Segment Start: DATA IN THIS EXERCISE

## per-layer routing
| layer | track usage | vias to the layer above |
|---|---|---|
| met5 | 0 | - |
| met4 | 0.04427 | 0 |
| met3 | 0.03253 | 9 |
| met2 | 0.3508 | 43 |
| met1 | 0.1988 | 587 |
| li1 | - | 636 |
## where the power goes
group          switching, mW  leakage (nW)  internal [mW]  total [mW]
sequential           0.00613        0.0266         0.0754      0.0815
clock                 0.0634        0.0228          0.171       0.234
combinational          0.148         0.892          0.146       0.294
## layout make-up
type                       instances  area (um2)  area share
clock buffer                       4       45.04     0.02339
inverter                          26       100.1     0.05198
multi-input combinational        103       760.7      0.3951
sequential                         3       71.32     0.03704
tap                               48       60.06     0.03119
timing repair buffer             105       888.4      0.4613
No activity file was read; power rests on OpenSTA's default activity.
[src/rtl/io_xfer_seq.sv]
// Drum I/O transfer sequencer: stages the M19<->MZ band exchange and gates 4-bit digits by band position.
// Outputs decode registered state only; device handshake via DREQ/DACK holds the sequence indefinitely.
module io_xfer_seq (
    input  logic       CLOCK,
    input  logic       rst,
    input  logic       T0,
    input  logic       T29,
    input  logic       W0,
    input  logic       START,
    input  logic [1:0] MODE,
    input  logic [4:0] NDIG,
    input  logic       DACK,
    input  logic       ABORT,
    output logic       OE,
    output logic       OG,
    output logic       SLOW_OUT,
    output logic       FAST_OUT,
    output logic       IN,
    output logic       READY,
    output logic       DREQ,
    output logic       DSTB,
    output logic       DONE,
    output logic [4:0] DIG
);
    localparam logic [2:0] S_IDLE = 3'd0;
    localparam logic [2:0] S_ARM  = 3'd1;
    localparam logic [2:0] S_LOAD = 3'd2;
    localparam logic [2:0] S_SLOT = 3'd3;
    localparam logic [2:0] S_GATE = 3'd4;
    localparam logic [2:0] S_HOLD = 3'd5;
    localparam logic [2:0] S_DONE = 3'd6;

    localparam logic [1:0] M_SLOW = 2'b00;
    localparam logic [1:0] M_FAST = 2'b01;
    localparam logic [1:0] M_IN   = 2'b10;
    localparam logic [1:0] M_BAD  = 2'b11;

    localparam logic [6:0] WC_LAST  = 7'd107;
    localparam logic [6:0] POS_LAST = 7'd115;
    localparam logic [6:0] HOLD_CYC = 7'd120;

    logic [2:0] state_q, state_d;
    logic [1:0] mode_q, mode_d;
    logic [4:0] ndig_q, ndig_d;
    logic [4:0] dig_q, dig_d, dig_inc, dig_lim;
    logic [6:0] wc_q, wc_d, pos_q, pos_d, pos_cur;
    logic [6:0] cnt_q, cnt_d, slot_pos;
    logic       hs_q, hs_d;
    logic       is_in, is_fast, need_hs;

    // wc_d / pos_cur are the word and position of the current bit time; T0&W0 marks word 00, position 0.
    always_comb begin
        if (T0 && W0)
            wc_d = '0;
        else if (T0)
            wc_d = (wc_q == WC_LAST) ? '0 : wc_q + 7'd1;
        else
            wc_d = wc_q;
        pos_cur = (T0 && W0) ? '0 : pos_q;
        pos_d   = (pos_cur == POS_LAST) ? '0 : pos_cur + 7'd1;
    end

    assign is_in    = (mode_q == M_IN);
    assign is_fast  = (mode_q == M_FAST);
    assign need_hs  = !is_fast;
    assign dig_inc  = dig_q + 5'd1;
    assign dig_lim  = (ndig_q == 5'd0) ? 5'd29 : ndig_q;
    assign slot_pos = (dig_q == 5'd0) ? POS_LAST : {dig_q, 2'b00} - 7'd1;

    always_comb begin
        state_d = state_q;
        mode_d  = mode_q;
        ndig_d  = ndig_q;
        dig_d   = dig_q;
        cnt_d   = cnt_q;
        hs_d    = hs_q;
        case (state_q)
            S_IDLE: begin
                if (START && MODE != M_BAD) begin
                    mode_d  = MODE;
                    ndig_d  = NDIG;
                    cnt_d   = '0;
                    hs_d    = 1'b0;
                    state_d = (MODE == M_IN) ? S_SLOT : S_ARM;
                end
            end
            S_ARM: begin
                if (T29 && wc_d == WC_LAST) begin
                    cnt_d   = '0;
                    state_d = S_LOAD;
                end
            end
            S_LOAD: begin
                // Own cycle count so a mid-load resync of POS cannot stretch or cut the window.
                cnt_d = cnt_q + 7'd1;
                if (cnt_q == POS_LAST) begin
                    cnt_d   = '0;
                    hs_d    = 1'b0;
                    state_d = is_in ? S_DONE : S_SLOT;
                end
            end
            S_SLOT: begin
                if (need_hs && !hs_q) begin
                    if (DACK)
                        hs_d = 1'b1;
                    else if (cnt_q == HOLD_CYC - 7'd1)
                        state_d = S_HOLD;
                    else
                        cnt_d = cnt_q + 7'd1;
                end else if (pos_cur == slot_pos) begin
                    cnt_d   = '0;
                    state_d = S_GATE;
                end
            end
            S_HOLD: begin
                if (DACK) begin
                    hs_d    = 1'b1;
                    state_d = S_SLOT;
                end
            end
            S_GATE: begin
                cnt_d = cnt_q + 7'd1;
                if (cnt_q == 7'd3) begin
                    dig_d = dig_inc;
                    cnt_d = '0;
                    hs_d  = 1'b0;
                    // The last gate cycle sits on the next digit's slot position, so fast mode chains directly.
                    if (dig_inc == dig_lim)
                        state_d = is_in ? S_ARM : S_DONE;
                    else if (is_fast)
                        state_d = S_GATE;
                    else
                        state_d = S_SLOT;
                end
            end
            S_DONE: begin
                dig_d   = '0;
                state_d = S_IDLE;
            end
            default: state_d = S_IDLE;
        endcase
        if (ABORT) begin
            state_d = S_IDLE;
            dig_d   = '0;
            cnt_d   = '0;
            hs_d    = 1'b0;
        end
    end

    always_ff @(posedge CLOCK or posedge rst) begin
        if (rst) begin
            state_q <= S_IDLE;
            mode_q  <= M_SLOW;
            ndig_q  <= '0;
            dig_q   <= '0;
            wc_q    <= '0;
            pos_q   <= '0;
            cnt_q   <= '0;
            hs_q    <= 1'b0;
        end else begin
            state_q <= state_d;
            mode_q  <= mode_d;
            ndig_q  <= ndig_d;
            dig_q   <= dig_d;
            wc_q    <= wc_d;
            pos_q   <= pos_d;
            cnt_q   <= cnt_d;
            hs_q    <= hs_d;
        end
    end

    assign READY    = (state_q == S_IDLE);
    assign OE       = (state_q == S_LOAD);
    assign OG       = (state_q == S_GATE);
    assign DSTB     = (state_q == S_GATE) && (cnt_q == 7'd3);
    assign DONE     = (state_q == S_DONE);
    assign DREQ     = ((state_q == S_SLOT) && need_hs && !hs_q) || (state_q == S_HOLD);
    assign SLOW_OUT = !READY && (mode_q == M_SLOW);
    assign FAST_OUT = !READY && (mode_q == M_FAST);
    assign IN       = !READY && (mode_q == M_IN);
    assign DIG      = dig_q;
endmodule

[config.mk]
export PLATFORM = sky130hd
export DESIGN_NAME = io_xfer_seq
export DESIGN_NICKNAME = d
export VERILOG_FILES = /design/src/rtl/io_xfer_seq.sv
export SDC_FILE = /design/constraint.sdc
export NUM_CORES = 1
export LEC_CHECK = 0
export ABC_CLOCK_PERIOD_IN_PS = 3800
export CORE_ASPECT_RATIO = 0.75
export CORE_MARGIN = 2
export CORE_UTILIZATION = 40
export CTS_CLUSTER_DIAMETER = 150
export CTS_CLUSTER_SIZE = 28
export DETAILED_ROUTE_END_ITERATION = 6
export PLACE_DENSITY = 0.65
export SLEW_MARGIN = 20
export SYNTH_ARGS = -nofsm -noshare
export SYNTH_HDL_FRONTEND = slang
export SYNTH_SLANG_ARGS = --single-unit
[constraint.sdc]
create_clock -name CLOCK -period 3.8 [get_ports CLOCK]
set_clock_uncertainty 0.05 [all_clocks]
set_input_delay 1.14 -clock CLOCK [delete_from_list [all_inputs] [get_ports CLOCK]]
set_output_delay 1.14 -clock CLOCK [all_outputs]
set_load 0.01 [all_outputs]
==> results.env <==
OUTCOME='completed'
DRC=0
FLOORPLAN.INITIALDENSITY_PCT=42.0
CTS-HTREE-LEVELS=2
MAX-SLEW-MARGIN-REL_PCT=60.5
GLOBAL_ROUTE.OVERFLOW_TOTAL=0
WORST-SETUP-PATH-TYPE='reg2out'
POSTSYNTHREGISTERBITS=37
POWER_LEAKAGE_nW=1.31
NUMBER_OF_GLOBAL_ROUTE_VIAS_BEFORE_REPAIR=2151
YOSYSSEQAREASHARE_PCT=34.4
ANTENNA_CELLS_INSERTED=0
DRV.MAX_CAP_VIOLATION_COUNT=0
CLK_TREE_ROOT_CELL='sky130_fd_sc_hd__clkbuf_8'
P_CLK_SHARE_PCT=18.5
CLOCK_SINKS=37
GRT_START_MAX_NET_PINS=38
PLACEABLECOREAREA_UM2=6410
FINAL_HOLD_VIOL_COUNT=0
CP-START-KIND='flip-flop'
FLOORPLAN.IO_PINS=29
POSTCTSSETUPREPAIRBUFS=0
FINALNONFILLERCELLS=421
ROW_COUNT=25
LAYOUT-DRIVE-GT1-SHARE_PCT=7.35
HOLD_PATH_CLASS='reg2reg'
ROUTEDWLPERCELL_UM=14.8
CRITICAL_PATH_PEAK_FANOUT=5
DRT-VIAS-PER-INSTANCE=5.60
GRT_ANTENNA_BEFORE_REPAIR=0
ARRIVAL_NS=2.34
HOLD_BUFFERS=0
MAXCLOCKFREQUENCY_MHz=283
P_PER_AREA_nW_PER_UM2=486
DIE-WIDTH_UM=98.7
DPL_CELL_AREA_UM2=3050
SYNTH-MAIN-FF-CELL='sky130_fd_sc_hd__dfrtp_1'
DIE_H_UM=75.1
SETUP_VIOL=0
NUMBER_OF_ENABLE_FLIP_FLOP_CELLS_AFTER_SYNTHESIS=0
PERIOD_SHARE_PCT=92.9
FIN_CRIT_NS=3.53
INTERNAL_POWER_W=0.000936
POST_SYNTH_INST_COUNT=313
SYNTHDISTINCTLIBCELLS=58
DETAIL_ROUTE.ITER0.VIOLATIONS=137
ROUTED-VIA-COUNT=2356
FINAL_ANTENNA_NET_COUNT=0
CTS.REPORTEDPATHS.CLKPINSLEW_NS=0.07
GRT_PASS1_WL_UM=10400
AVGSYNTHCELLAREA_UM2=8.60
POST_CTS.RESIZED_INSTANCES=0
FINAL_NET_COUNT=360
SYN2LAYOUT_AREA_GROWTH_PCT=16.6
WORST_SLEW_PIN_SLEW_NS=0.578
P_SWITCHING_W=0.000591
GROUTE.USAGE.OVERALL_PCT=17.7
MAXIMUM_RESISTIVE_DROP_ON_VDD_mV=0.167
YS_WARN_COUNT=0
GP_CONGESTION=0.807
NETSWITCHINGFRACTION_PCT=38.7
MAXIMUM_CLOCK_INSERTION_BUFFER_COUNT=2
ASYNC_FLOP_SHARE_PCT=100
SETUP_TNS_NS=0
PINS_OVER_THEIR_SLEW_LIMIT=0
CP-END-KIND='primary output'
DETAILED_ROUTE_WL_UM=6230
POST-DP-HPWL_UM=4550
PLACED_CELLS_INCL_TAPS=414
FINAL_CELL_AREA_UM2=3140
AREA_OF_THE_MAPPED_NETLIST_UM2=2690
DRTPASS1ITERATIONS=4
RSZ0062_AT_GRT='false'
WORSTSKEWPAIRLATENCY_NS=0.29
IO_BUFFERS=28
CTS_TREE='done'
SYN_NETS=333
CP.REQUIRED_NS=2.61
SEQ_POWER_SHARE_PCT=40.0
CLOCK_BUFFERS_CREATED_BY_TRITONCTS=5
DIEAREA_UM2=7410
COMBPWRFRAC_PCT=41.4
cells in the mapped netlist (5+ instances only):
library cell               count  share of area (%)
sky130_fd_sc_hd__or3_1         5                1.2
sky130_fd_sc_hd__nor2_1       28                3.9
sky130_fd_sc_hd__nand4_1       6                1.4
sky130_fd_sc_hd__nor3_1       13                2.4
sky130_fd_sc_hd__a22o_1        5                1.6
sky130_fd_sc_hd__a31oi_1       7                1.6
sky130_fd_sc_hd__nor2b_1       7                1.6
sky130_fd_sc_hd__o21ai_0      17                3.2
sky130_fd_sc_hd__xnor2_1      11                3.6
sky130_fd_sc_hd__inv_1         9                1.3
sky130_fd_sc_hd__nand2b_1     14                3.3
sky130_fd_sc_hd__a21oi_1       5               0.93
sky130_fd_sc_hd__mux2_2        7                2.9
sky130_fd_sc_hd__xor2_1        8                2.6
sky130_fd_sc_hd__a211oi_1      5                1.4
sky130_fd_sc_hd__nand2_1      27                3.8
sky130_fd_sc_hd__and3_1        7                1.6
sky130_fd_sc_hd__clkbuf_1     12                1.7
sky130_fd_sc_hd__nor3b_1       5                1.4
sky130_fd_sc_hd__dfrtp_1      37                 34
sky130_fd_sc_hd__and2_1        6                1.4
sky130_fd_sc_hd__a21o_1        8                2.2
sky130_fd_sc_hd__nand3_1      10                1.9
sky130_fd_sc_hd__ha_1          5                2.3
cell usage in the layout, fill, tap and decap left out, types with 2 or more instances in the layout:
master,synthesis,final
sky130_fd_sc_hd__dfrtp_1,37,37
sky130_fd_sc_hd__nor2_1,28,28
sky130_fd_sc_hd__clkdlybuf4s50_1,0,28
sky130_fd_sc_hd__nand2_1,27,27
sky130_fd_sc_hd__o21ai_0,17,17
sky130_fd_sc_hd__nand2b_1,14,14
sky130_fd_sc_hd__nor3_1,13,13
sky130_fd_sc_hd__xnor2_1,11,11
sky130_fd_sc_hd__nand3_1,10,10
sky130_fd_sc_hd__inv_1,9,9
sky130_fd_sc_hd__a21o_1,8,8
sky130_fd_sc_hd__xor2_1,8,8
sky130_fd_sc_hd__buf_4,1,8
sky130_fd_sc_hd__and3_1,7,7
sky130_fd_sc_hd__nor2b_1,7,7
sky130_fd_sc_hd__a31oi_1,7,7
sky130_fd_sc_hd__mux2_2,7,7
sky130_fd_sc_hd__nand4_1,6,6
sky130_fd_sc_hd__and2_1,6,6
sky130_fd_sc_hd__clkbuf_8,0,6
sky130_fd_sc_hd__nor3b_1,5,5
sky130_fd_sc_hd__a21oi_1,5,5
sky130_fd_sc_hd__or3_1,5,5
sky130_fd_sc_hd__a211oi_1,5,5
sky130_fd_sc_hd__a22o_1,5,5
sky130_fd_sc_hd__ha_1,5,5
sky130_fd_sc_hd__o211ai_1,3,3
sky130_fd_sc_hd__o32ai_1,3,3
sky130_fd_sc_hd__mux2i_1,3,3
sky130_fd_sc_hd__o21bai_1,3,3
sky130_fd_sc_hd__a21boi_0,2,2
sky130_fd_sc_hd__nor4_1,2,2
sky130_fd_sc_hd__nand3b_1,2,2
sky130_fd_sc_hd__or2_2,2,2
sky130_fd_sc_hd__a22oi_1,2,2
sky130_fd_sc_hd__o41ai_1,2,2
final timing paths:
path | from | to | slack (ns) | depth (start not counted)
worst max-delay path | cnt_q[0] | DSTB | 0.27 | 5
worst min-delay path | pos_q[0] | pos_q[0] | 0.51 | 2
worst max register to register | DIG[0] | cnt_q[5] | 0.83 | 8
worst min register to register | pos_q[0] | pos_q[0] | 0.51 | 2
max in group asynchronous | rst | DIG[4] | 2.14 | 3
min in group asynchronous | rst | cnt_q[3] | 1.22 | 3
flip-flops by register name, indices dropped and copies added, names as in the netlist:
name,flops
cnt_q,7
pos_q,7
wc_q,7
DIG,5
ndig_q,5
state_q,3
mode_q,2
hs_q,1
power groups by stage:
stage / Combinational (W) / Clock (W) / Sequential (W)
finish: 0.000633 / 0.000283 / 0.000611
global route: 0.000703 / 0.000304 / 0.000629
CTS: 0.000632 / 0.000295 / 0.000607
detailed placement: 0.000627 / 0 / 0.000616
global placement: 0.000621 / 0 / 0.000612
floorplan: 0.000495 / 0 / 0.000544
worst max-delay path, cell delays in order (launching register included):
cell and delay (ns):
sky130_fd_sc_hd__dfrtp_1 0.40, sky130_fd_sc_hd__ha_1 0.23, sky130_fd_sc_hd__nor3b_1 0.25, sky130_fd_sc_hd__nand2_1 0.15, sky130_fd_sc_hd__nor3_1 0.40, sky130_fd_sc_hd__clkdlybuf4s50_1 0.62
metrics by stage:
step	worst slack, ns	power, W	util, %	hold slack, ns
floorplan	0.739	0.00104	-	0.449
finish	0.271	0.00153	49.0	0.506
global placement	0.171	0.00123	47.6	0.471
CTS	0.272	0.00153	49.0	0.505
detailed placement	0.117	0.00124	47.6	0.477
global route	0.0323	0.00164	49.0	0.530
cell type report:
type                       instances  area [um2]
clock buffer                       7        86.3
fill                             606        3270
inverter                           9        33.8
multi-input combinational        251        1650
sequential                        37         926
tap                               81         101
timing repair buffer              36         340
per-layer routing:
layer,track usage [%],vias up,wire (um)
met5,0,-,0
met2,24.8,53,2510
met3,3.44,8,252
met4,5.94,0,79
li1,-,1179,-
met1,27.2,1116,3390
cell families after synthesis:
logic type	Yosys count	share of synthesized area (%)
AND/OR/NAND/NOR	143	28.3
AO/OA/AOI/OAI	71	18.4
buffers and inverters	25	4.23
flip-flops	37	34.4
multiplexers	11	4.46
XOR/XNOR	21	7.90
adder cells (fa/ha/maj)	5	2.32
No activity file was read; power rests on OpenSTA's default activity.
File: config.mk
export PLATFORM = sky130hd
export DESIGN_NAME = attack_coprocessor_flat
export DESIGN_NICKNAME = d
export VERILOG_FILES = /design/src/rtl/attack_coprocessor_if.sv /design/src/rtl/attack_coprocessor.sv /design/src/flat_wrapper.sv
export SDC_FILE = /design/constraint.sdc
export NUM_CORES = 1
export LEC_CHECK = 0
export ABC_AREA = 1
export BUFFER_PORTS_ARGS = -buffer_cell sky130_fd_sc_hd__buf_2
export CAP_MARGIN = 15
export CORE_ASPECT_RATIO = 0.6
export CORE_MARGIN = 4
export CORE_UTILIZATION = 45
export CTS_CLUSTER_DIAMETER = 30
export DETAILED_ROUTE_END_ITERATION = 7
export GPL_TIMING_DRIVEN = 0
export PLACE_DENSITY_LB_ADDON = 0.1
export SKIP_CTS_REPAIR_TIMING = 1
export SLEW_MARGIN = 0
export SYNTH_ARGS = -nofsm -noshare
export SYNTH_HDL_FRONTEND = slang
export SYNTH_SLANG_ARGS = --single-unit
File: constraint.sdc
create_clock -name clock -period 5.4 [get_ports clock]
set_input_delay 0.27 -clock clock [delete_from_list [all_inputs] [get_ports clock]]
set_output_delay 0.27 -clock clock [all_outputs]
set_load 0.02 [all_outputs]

Segment End: DATA IN THIS EXERCISE

__WHAT YOU ARE ASKED TO DO__
Nothing should appear in the answer except the lines above from the line with "SYNTHDISTINCTLIBCELLS=58" through the line with "of area (%)", both included, written out exactly.

__PROBLEM SOLUTION__
SYNTHDISTINCTLIBCELLS=58
DETAIL_ROUTE.ITER0.VIOLATIONS=137
ROUTED-VIA-COUNT=2356
FINAL_ANTENNA_NET_COUNT=0
CTS.REPORTEDPATHS.CLKPINSLEW_NS=0.07
GRT_PASS1_WL_UM=10400
AVGSYNTHCELLAREA_UM2=8.60
POST_CTS.RESIZED_INSTANCES=0
FINAL_NET_COUNT=360
SYN2LAYOUT_AREA_GROWTH_PCT=16.6
WORST_SLEW_PIN_SLEW_NS=0.578
P_SWITCHING_W=0.000591
GROUTE.USAGE.OVERALL_PCT=17.7
MAXIMUM_RESISTIVE_DROP_ON_VDD_mV=0.167
YS_WARN_COUNT=0
GP_CONGESTION=0.807
NETSWITCHINGFRACTION_PCT=38.7
MAXIMUM_CLOCK_INSERTION_BUFFER_COUNT=2
ASYNC_FLOP_SHARE_PCT=100
SETUP_TNS_NS=0
PINS_OVER_THEIR_SLEW_LIMIT=0
CP-END-KIND='primary output'
DETAILED_ROUTE_WL_UM=6230
POST-DP-HPWL_UM=4550
PLACED_CELLS_INCL_TAPS=414
FINAL_CELL_AREA_UM2=3140
AREA_OF_THE_MAPPED_NETLIST_UM2=2690
DRTPASS1ITERATIONS=4
RSZ0062_AT_GRT='false'
WORSTSKEWPAIRLATENCY_NS=0.29
IO_BUFFERS=28
CTS_TREE='done'
SYN_NETS=333
CP.REQUIRED_NS=2.61
SEQ_POWER_SHARE_PCT=40.0
CLOCK_BUFFERS_CREATED_BY_TRITONCTS=5
DIEAREA_UM2=7410
COMBPWRFRAC_PCT=41.4
cells in the mapped netlist (5+ instances only):
library cell               count  share of area (%)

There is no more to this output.